Helen Parkhurst (1887-1973)

 “ (In many traditional classrooms), sharp children are held back and dull children are pushed on, to the detriment of their mental powers, owing to the teacher’s effort to strike the problematical average…(and) how many class lessons have children to listen to which are boring and useless, and others where they are not sufficiently interested to ask a question? If we use class teaching and individual work in their proper places, the best results will follow.”

Helen Parkhurst was an acclaimed genius, a pioneer in education, and the receiver of numerous awards and recognitions. She was born in 1887 at Durand, Wisconsin, United States and graduated from Wisconsin State Teachers College in 1904 at the age of seventeen. Despite her young age, her exceptional ability to charter a new course was evident when, within three years of her graduation, she began to experiment with her ideas of individualized instruction, self-reliance, and pupil-led teaching in her work.

Parkhurst then spent a year in Italy studying with another pioneer educator, Maria Montessori. She quickly became one of Montessori’s star students. When Montessori went to the United States to hold a series of lectures, Parkhurst was invited to join her.  Then, for almost three years, Parkhurst administered the Montessori schools across the nation and helped develop various training programs and pedagogic resources with great success.

It was in a small high school, the Children’s University School, in Dalton, Massachusetts, that Parkhurst began to apply all she had come to know about the human learning process. She developed the use of contracts as a way of individualizing learning projects. Parkhurst’s idea was revolutionary yet simple: whenever a student is given responsibility for a particular piece of learning, he or she would instinctively seek the best way of achieving it. The student would then proceed to act upon that decision with focus and rigor, leading to the finished project being highly successful.

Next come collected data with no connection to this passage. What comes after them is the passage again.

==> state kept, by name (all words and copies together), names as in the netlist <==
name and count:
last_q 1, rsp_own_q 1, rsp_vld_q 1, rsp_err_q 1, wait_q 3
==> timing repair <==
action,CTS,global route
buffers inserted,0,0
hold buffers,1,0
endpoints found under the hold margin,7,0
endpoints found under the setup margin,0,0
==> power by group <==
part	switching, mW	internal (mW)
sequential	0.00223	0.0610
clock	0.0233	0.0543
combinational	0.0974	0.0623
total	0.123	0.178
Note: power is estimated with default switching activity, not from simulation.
## src/rtl/ws_tile_controller.sv

```systemverilog
// rtl/ws_tile_controller.sv - weight-stationary tile sequencer: weight loads, skewed iact feed, psum drain
module ws_tile_controller #(
    parameter int ARRAY_ROWS = 3,
    parameter int ARRAY_COLS = 3,
    parameter int ADDR_W     = 32,
    parameter int DIM_W      = 8
) (
    input  logic                         clk,
    input  logic                         rst_n,
    input  logic                         start,
    input  logic                         abort,
    input  logic [DIM_W-1:0]             cfg_num_vectors,
    input  logic [DIM_W-1:0]             cfg_num_tiles,
    input  logic [ADDR_W-1:0]            cfg_weight_base,
    input  logic [ADDR_W-1:0]            cfg_iact_base,
    input  logic [ADDR_W-1:0]            cfg_psum_base,
    output logic                         load_weight,
    output logic [ADDR_W-1:0]            weight_addr,
    output logic [ARRAY_COLS-1:0]        load_iact,
    output logic [ARRAY_COLS*ADDR_W-1:0] iact_addr,
    output logic [ARRAY_ROWS-1:0]        psum_valid,
    output logic [ARRAY_ROWS*ADDR_W-1:0] psum_addr,
    output logic                         busy,
    output logic                         done,
    output logic                         cfg_err,
    output logic [DIM_W-1:0]             tile_idx
);
    // Counter holds N + ARRAY_ROWS + ARRAY_COLS with headroom, and also the weight-load index.
    localparam int CNT_W = DIM_W + $clog2(ARRAY_ROWS + ARRAY_COLS + 1) + 1;

    typedef enum logic [1:0] {IDLE, LOAD_WEIGHTS, COMPUTE, DONE} state_t;

    state_t             state_q, state_d;
    logic [CNT_W-1:0]   cnt_q, cnt_d;
    logic [DIM_W-1:0]   tile_idx_q, tile_idx_d;
    logic [DIM_W-1:0]   num_vec_q, num_vec_d;
    logic [DIM_W-1:0]   num_tiles_q, num_tiles_d;
    logic [ADDR_W-1:0]  wbase_q, wbase_d;
    logic [ADDR_W-1:0]  ibase_q, ibase_d;
    logic [ADDR_W-1:0]  pbase_q, pbase_d;
    logic               cfg_err_q, cfg_err_d;
    logic [CNT_W-1:0]   n_ext;
    logic [CNT_W-1:0]   last_c;

    assign n_ext  = CNT_W'(num_vec_q);
    assign last_c = n_ext + CNT_W'(ARRAY_ROWS + ARRAY_COLS - 1);

    always_ff @(posedge clk or negedge rst_n) begin
        if (!rst_n) begin
            state_q     <= IDLE;
            cnt_q       <= '0;
            tile_idx_q  <= '0;
            num_vec_q   <= '0;
            num_tiles_q <= '0;
            wbase_q     <= '0;
            ibase_q     <= '0;
            pbase_q     <= '0;
            cfg_err_q   <= 1'b0;
        end else begin
            state_q     <= state_d;
            cnt_q       <= cnt_d;
            tile_idx_q  <= tile_idx_d;
            num_vec_q   <= num_vec_d;
            num_tiles_q <= num_tiles_d;
            wbase_q     <= wbase_d;
            ibase_q     <= ibase_d;
            pbase_q     <= pbase_d;
            cfg_err_q   <= cfg_err_d;
        end
    end

    always_comb begin
        state_d     = state_q;
        cnt_d       = cnt_q;
        tile_idx_d  = tile_idx_q;
        num_vec_d   = num_vec_q;
        num_tiles_d = num_tiles_q;
        wbase_d     = wbase_q;
        ibase_d     = ibase_q;
        pbase_d     = pbase_q;
        cfg_err_d   = cfg_err_q;
        if (abort) begin
            state_d    = IDLE;
            cnt_d      = '0;
            tile_idx_d = '0;
        end else begin
            case (state_q)
                IDLE, DONE: begin
                    if (start) begin
                        if (cfg_num_vectors != '0 && cfg_num_tiles != '0) begin
                            state_d     = LOAD_WEIGHTS;
                            cnt_d       = '0;
                            tile_idx_d  = '0;
                            cfg_err_d   = 1'b0;
                            num_vec_d   = cfg_num_vectors;
                            num_tiles_d = cfg_num_tiles;
                            wbase_d     = cfg_weight_base;
                            ibase_d     = cfg_iact_base;
                            pbase_d     = cfg_psum_base;
                        end else begin
                            cfg_err_d = 1'b1;
                        end
                    end
                end
                LOAD_WEIGHTS: begin
                    if (cnt_q == CNT_W'(ARRAY_COLS - 1)) begin
                        state_d = COMPUTE;
                        cnt_d   = '0;
                    end else begin
                        cnt_d = cnt_q + 1'b1;
                    end
                end
                COMPUTE: begin
                    if (cnt_q == last_c) begin
                        cnt_d = '0;
                        if (tile_idx_q != num_tiles_q - 1'b1) begin
                            state_d    = LOAD_WEIGHTS;
                            tile_idx_d = tile_idx_q + 1'b1;
                        end else begin
                            state_d = DONE;
                        end
                    end else begin
                        cnt_d = cnt_q + 1'b1;
                    end
                end
                default: state_d = IDLE;
            endcase
        end
    end

    // Addresses are forced to zero while their strobe is low so reset shows all-zero outputs.
    always_comb begin
        load_weight = (state_q == LOAD_WEIGHTS);
        weight_addr = '0;
        load_iact   = '0;
        iact_addr   = '0;
        psum_valid  = '0;
        psum_addr   = '0;
        if (load_weight) begin
            weight_addr = wbase_q + ADDR_W'(tile_idx_q) * ADDR_W'(ARRAY_COLS) + ADDR_W'(cnt_q);
        end
        for (int j = 0; j < ARRAY_COLS; j++) begin
            if (state_q == COMPUTE && cnt_q >= CNT_W'(j) && cnt_q < CNT_W'(j) + n_ext) begin
                load_iact[j] = 1'b1;
                iact_addr[j*ADDR_W +: ADDR_W] = ibase_q + ADDR_W'(j) * ADDR_W'(num_vec_q)
                                              + ADDR_W'(cnt_q - CNT_W'(j));
            end
        end
        // Row i drains once the skewed wavefront has crossed all columns plus i rows.
        for (int i = 0; i < ARRAY_ROWS; i++) begin
            if (state_q == COMPUTE && cnt_q >= CNT_W'(ARRAY_COLS + 1 + i)
                && cnt_q < CNT_W'(ARRAY_COLS + 1 + i) + n_ext) begin
                psum_valid[i] = 1'b1;
                psum_addr[i*ADDR_W +: ADDR_W] = pbase_q
                    + (ADDR_W'(tile_idx_q) * ADDR_W'(ARRAY_ROWS) + ADDR_W'(i)) * ADDR_W'(num_vec_q)
                    + ADDR_W'(cnt_q - CNT_W'(ARRAY_COLS + 1 + i));
            end
        end
    end

    assign busy     = (state_q == LOAD_WEIGHTS) || (state_q == COMPUTE);
    assign done     = (state_q == DONE);
    assign cfg_err  = cfg_err_q;
    assign tile_idx = tile_idx_q;

endmodule
```
$ cat src/rtl/instr_fetch.sv
`default_nettype none
// ============================================================================
// Module   : instr_fetch
// Brief    : Instruction fetch sequencer. It reads the PC value, fetches the
//            addressed word from a synchronous ROM, and hands the word to the
//            decoder over a valid/ready handshake. For each accepted
//            instruction it issues exactly one clean 0->1->0 pulse on the
//            PC increment input.
// Options  : define INSTR_FETCH_WRAP_STOP_EN to stop fetching, instead of
//            wrapping, once the word at address 2^SIZE-1 is accepted.
// Revision : 1.0  initial release
// ============================================================================
module instr_fetch #(
    parameter int SIZE    = 8,   // address width, equal to the PC width
    parameter int DATA_W  = 16,  // instruction word width
    parameter int MEM_LAT = 2    // ROM read latency in cycles, 1..4
) (
    input  logic              clk,
    input  logic              reset_n,
    input  logic [SIZE-1:0]   pc_in,
    output logic              incr,
    output logic [SIZE-1:0]   mem_addr,
    output logic              mem_rd,
    input  logic [DATA_W-1:0] mem_data,
    output logic [DATA_W-1:0] instr,
    output logic              instr_valid,
    input  logic              instr_ready,
    input  logic              halt,
    output logic              busy,
    output logic              done
);

    // A 2-bit wait counter covers every legal latency (MEM_LAT-1 <= 3).
    localparam int                 c_cnt_w     = 2;
    localparam logic [c_cnt_w-1:0] c_wait_init = c_cnt_w'(MEM_LAT - 1);

    typedef enum logic [2:0] {
        S_IDLE    = 3'd0,
        S_ADDR    = 3'd1,
        S_WAIT    = 3'd2,
        S_PRESENT = 3'd3,
        S_STEP    = 3'd4,
        S_SETTLE  = 3'd5
    } state_t;

    state_t              r_state;
    state_t              w_next;
    logic [c_cnt_w-1:0]  r_cnt;
    logic [SIZE-1:0]     r_addr;
    logic [DATA_W-1:0]   r_instr;
    logic                r_incr;
    logic                r_mem_rd;
    logic                r_valid;
    logic                r_busy;
    logic                w_last_addr;

`ifdef INSTR_FETCH_WRAP_STOP_EN
    logic r_done;

    // The word in flight came from the top of memory.
    assign w_last_addr = &r_addr;

    // Sticky end-of-memory flag, cleared only by reset.
    always_ff @(posedge clk) begin
        if (!reset_n) begin
            r_done <= 1'b0;
        end else if (r_state == S_PRESENT && instr_ready && w_last_addr) begin
            r_done <= 1'b1;
        end
    end

    assign done = r_done;
`else
    // Without the stop option, the PC is allowed to wrap to address 0.
    assign w_last_addr = 1'b0;
    assign done        = 1'b0;
`endif

    // Next-state logic. halt is only looked at on instruction boundaries
    // (IDLE and SETTLE), so a fetch that has started always completes.
    always_comb begin
        w_next = r_state;
        case (r_state)
            S_IDLE:    if (!halt && !done) w_next = S_ADDR;
            S_ADDR:    w_next = S_WAIT;
            S_WAIT:    if (r_cnt == '0) w_next = S_PRESENT;
            S_PRESENT: begin
                if (instr_ready) begin
                    w_next = w_last_addr ? S_IDLE : S_STEP;
                end
            end
            S_STEP:    w_next = S_SETTLE;
            S_SETTLE:  w_next = halt ? S_IDLE : S_ADDR;
            default:   w_next = S_IDLE;
        endcase
    end

    // State register. Every output is registered from the next state, so
    // nothing glitches and incr is a clean single-cycle pulse.
    always_ff @(posedge clk) begin
        if (!reset_n) begin
            r_state  <= S_IDLE;
            r_cnt    <= '0;
            r_addr   <= '0;
            r_instr  <= '0;
            r_incr   <= 1'b0;
            r_mem_rd <= 1'b0;
            r_valid  <= 1'b0;
            r_busy   <= 1'b0;
        end else begin
            r_state  <= w_next;
            r_incr   <= (w_next == S_STEP);
            r_mem_rd <= (w_next == S_ADDR);
            r_valid  <= (w_next == S_PRESENT);
            r_busy   <= (w_next != S_IDLE);

            // The address is taken from the PC on entering ADDR (the PC is
            // stable in IDLE and SETTLE) and held until the FSM returns to
            // IDLE, so the wrap check can still see it in PRESENT.
            if (w_next == S_ADDR) begin
                r_addr <= pc_in;
            end else if (w_next == S_IDLE) begin
                r_addr <= '0;
            end

            // Preloading in ADDR yields exactly MEM_LAT WAIT cycles.
            if (w_next == S_ADDR) begin
                r_cnt <= c_wait_init;
            end else if (r_state == S_WAIT && r_cnt != '0) begin
                r_cnt <= r_cnt - 1'b1;
            end

            // ROM data is valid on the last WAIT cycle.
            if (r_state == S_WAIT && r_cnt == '0) begin
                r_instr <= mem_data;
            end
        end
    end

    assign incr        = r_incr;
    assign mem_rd      = r_mem_rd;
    assign mem_addr    = r_addr;
    assign instr       = r_instr;
    assign instr_valid = r_valid;
    assign busy        = r_busy;

endmodule
`default_nettype wire
File: src/rtl/vending_controller_if.sv
// vending_controller_if
// Groups the host-side signals of the vending controller.
//   master : panel/host side - drives sel, coin, cancel, price write port, chgAck;
//            observes credit, LEDs, dispense, coinReject, change handshake, busy.
//   slave  : controller side - the mirror image of master.
// Signals:
//   sel[NUM_SLOTS]       one-hot product request pulse
//   coin[6]              coin pulses: nickel, dime, quarter, fifty, dollar, five
//   cancel               refund request
//   priceWe/Addr/Data    price write port
//   credit[CREDIT_W]     current credit (5-cent units)
//   okLed, soldLed       per-slot affordable-and-stocked / empty indicators
//   dispense             one-cycle vend pulse per slot
//   coinReject           one-cycle pulse for a refused coin
//   chgValid/chgCoin/chgAck  change-return handshake (chgCoin = coin bit index)
//   busy                 controller not idle
interface vending_controller_if #(
    parameter int NUM_SLOTS = 9,
    parameter int CREDIT_W  = 10,
    parameter int PRICE_W   = 8
);
    localparam int ADDR_W = (NUM_SLOTS > 1) ? $clog2(NUM_SLOTS) : 1;

    logic [NUM_SLOTS-1:0] sel;
    logic [5:0]           coin;
    logic                 cancel;
    logic                 priceWe;
    logic [ADDR_W-1:0]    priceAddr;
    logic [PRICE_W-1:0]   priceData;
    logic [CREDIT_W-1:0]  credit;
    logic [NUM_SLOTS-1:0] okLed;
    logic [NUM_SLOTS-1:0] soldLed;
    logic [NUM_SLOTS-1:0] dispense;
    logic                 coinReject;
    logic                 chgValid;
    logic [2:0]           chgCoin;
    logic                 chgAck;
    logic                 busy;

    modport master (
        output sel, coin, cancel, priceWe, priceAddr, priceData, chgAck,
        input  credit, okLed, soldLed, dispense, coinReject, chgValid, chgCoin, busy
    );

    modport slave (
        input  sel, coin, cancel, priceWe, priceAddr, priceData, chgAck,
        output credit, okLed, soldLed, dispense, coinReject, chgValid, chgCoin, busy
    );
endinterface
**src/rtl/easyaxi_slv_pkg.sv**
```systemverilog
// easyaxi_slv_pkg
//   Shared easyaxi defines and the slave package.
//   The `AXI_* macros are the project-wide widths and encodings. They are
//   guarded so that another easyaxi block may define them first. The package
//   derives typed localparams from them and holds the captured-request record
//   and the beat address/response rules.
//   Optional feature macro used by this block: EASYAXI_SLV_ARBUF_EN.
//   No ports.

`ifndef EASYAXI_DEFINE_SV
`define EASYAXI_DEFINE_SV
`define AXI_ID_W        4
`define AXI_ADDR_W      16
`define AXI_LEN_W       8
`define AXI_SIZE_W      3
`define AXI_BURST_W     2
`define AXI_DATA_W      32
`define AXI_RESP_W      2
`define AXI_BURST_FIXED 2'b00
`define AXI_BURST_INCR  2'b01
`define AXI_BURST_WRAP  2'b10
`define AXI_SIZE_1B     3'b000
`define AXI_SIZE_2B     3'b001
`define AXI_SIZE_4B     3'b010
`define AXI_SIZE_8B     3'b011
`define AXI_SIZE_16B    3'b100
`define AXI_SIZE_32B    3'b101
`define AXI_SIZE_64B    3'b110
`define AXI_SIZE_128B   3'b111
`define AXI_RESP_OKAY   2'b00
`define AXI_RESP_SLVERR 2'b10
`endif

package easyaxi_slv_pkg;

  localparam int ID_W    = `AXI_ID_W;
  localparam int ADDR_W  = `AXI_ADDR_W;
  localparam int LEN_W   = `AXI_LEN_W;
  localparam int SIZE_W  = `AXI_SIZE_W;
  localparam int BURST_W = `AXI_BURST_W;
  localparam int DATA_W  = `AXI_DATA_W;
  localparam int RESP_W  = `AXI_RESP_W;

  typedef enum logic {
    ST_IDLE = 1'b0,
    ST_DATA = 1'b1
  } state_e;

  typedef struct packed {
    logic [ID_W-1:0]    id;
    logic [ADDR_W-1:0]  addr;
    logic [LEN_W-1:0]   len;
    logic [SIZE_W-1:0]  size;
    logic [BURST_W-1:0] burst;
  } ar_req_t;

  // Beat k address. Only INCR advances. WRAP and reserved bursts return an
  // error response, so they simply repeat the start address.
  // The sum wraps silently at the address width.
  function automatic logic [ADDR_W-1:0] beat_addr(input ar_req_t req,
                                                  input logic [LEN_W-1:0] cnt);
    logic [ADDR_W-1:0] off;
    off = ADDR_W'(cnt) << req.size;
    beat_addr = (req.burst == `AXI_BURST_INCR) ? req.addr + off : req.addr;
  endfunction

  function automatic logic beat_slverr(input ar_req_t req);
    logic bad_burst;
    logic bad_size;
    bad_burst = (req.burst != `AXI_BURST_FIXED) && (req.burst != `AXI_BURST_INCR);
    bad_size  = (32'd1 << req.size) > 32'(DATA_W / 8);
    beat_slverr = bad_burst | bad_size;
  endfunction

endpackage

```
**src/rtl/easyaxi_slv_arbuf.sv**
```systemverilog
// easyaxi_slv_arbuf
//   Two-entry AR request FIFO. It is only built when EASYAXI_SLV_ARBUF_EN is
//   defined. The user never pushes when full and never pops when empty,
//   because arready and the pop condition are both derived from these flags.
// Ports:
//   clk, rst_n         clock, asynchronous active-low reset
//   i_push, i_data     write one request
//   i_pop              drop the head entry
//   o_data             head entry (valid when !o_empty)
//   o_full, o_empty    occupancy flags

`ifdef EASYAXI_SLV_ARBUF_EN
module easyaxi_slv_arbuf
  import easyaxi_slv_pkg::*;
(
  input  logic    clk,
  input  logic    rst_n,
  input  logic    i_push,
  input  ar_req_t i_data,
  input  logic    i_pop,
  output ar_req_t o_data,
  output logic    o_full,
  output logic    o_empty
);

  ar_req_t    r_mem [2];
  logic       r_wptr;
  logic       r_rptr;
  logic [1:0] r_cnt;

  always_ff @(posedge clk or negedge rst_n) begin
    if (!rst_n) begin
      r_wptr <= 1'b0;
      r_rptr <= 1'b0;
      r_cnt  <= 2'd0;
    end else begin
      if (i_push) r_wptr <= ~r_wptr;
      if (i_pop)  r_rptr <= ~r_rptr;
      case ({i_push, i_pop})
        2'b10:   r_cnt <= r_cnt + 2'd1;
        2'b01:   r_cnt <= r_cnt - 2'd1;
        default: r_cnt <= r_cnt;
      endcase
    end
  end

  // Storage needs no reset: an entry is only read after it has been written.
  always_ff @(posedge clk) begin
    if (i_push) r_mem[r_wptr] <= i_data;
  end

  assign o_data  = r_mem[r_rptr];
  assign o_full  = (r_cnt == 2'd2);
  assign o_empty = (r_cnt == 2'd0);

endmodule
`endif

```
**src/rtl/easyaxi_slv.sv**
```systemverilog
// easyaxi_slv
//   AXI read-only slave burst engine. It accepts AR requests and returns
//   len+1 R beats. Each beat's data is the beat address, zero-extended.
//   Optional EASYAXI_SLV_ARBUF_EN adds a 2-entry AR FIFO. With it, a new
//   burst can start on the cycle after the previous rlast beat, with no gap.
// Ports:
//   clk, rst_n                    clock, asynchronous active-low reset
//   axi_slv_ar*                   AR channel (valid/ready, id, addr, len, size, burst)
//   axi_slv_r*                    R channel  (valid/ready, id, data, resp, last)
//
// state   | meaning
// --------+----------------------------------------------------------
// ST_IDLE | no burst active; ready to load a request
// ST_DATA | presenting beat r_cnt of the captured request on R

module easyaxi_slv
  import easyaxi_slv_pkg::*;
(
  input  logic                    clk,
  input  logic                    rst_n,
  input  logic                    axi_slv_arvalid,
  output logic                    axi_slv_arready,
  input  logic [`AXI_ID_W-1:0]    axi_slv_arid,
  input  logic [`AXI_ADDR_W-1:0]  axi_slv_araddr,
  input  logic [`AXI_LEN_W-1:0]   axi_slv_arlen,
  input  logic [`AXI_SIZE_W-1:0]  axi_slv_arsize,
  input  logic [`AXI_BURST_W-1:0] axi_slv_arburst,
  output logic                    axi_slv_rvalid,
  input  logic                    axi_slv_rready,
  output logic [`AXI_ID_W-1:0]    axi_slv_rid,
  output logic [`AXI_DATA_W-1:0]  axi_slv_rdata,
  output logic [`AXI_RESP_W-1:0]  axi_slv_rresp,
  output logic                    axi_slv_rlast
);

  state_e           r_state;
  state_e           w_state_nxt;
  ar_req_t          r_req;
  logic [LEN_W-1:0] r_cnt;
  logic [LEN_W-1:0] w_cnt_nxt;
  ar_req_t          w_ar_in;
  ar_req_t          w_load_req;
  logic             w_ar_hs;
  logic             w_r_hs;
  logic             w_last;
  logic             w_can_load;
  logic             w_load;

  assign w_ar_in    = {axi_slv_arid, axi_slv_araddr, axi_slv_arlen,
                       axi_slv_arsize, axi_slv_arburst};
  assign w_ar_hs    = axi_slv_arvalid & axi_slv_arready;
  assign w_r_hs     = axi_slv_rvalid & axi_slv_rready;
  assign w_last     = (r_cnt == r_req.len);
  // The engine can take a new request when idle, or when the last beat is
  // accepted this cycle.
  assign w_can_load = (r_state == ST_IDLE) | (w_r_hs & w_last);

`ifdef EASYAXI_SLV_ARBUF_EN
  logic    w_fifo_push;
  logic    w_fifo_pop;
  logic    w_fifo_full;
  logic    w_fifo_empty;
  ar_req_t w_fifo_head;

  // An empty FIFO is bypassed. This keeps the one-cycle AR-to-beat-0
  // latency when idle. Queued requests always go first, to keep order.
  assign w_fifo_pop  = w_can_load & ~w_fifo_empty;
  assign w_fifo_push = w_ar_hs & ~(w_can_load & w_fifo_empty);
  assign w_load      = w_can_load & (~w_fifo_empty | w_ar_hs);
  assign w_load_req  = w_fifo_empty ? w_ar_in : w_fifo_head;
  assign axi_slv_arready = ~w_fifo_full;

  easyaxi_slv_arbuf u_arbuf (
    .clk     (clk),
    .rst_n   (rst_n),
    .i_push  (w_fifo_push),
    .i_data  (w_ar_in),
    .i_pop   (w_fifo_pop),
    .o_data  (w_fifo_head),
    .o_full  (w_fifo_full),
    .o_empty (w_fifo_empty)
  );
`else
  // arready is high only in IDLE, so a handshake always lands in IDLE.
  assign w_load          = w_can_load & w_ar_hs;
  assign w_load_req      = w_ar_in;
  assign axi_slv_arready = (r_state == ST_IDLE);
`endif

  always_comb begin
    w_state_nxt = r_state;
    w_cnt_nxt   = r_cnt;
    case (r_state)
      ST_IDLE: begin
        if (w_load) begin
          w_state_nxt = ST_DATA;
          w_cnt_nxt   = '0;
        end
      end
      ST_DATA: begin
        if (w_r_hs) begin
          if (w_last) begin
            w_state_nxt = w_load ? ST_DATA : ST_IDLE;
            w_cnt_nxt   = '0;
          end else begin
            w_cnt_nxt = r_cnt + LEN_W'(1);
          end
        end
      end
      default: begin
        w_state_nxt = ST_IDLE;
        w_cnt_nxt   = '0;
      end
    endcase
  end

  always_ff @(posedge clk or negedge rst_n) begin
    if (!rst_n) begin
      r_state <= ST_IDLE;
      r_cnt   <= '0;
      r_req   <= '0;
    end else begin
      r_state <= w_state_nxt;
      r_cnt   <= w_cnt_nxt;
      if (w_load) r_req <= w_load_req;
    end
  end

  // The payload is a function of registered state only. It stays stable
  // while rready is low.
  assign axi_slv_rvalid = (r_state == ST_DATA);
  assign axi_slv_rid    = r_req.id;
  assign axi_slv_rdata  = DATA_W'(beat_addr(r_req, r_cnt));
  assign axi_slv_rresp  = beat_slverr(r_req) ? `AXI_RESP_SLVERR : `AXI_RESP_OKAY;
  // Gate with rvalid: the reset values make cnt == len.
  assign axi_slv_rlast  = axi_slv_rvalid & w_last;

endmodule

```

Parkhurst continued her research and created “Education on The Dalton Plan” in 1922.  Parkhurst explained The Dalton Plan as:

“Let us think of a school as a social laboratory where pupils are themselves the experimenters, not the victims. Let us think it as a place where community conditions prevail as life prevails…The Dalton Laboratory Plan is not a system or a method… It is not a curriculum… It is an educational reorganization which reconciles the twin activities of teaching and learning. When intelligently applied, it creates conditions which enable the teacher to teach and the learner to learn.”

The plan reorganizes schools into Assignment (which gives learning responsibility to students to learn according to their interest and ability), Laboratory (where and when students can seek the best way to achieve the Assignment, including one on one time with specialist teacher or collaboration in small groups), and House (where teachers act as a counselor to give lessons and where children belong to a community). The Dalton Plan is not merely an innovative educational concept, but a practical way of life, fostering freedom, collaboration, and responsibility.

The school relocated to New York in 1922 and the name was changed from the Children’s University School to The Dalton School. It was here that she fully developed what she then termed as the ‘Datlon Laboratory Plan’ in 1926. The plan was enormously successful with teachers and students working together towards individualized, student-driven goals. Eleanor Roosevelt greatly admired the work of Helen Parkhurst and played an important role in expanding the population and resources of the school. It was in New York that Parkhurst spent most of her distinguished career. She remained in charge of The Dalton School until 1942.

Parkhurst lectured around the world and received numerous awards and recognition from the governments of China, Netherlands, Japan, Denmark and more. She had been decorated by the Queen of Italy, Empress of Japan, and the Queen of the Netherlands.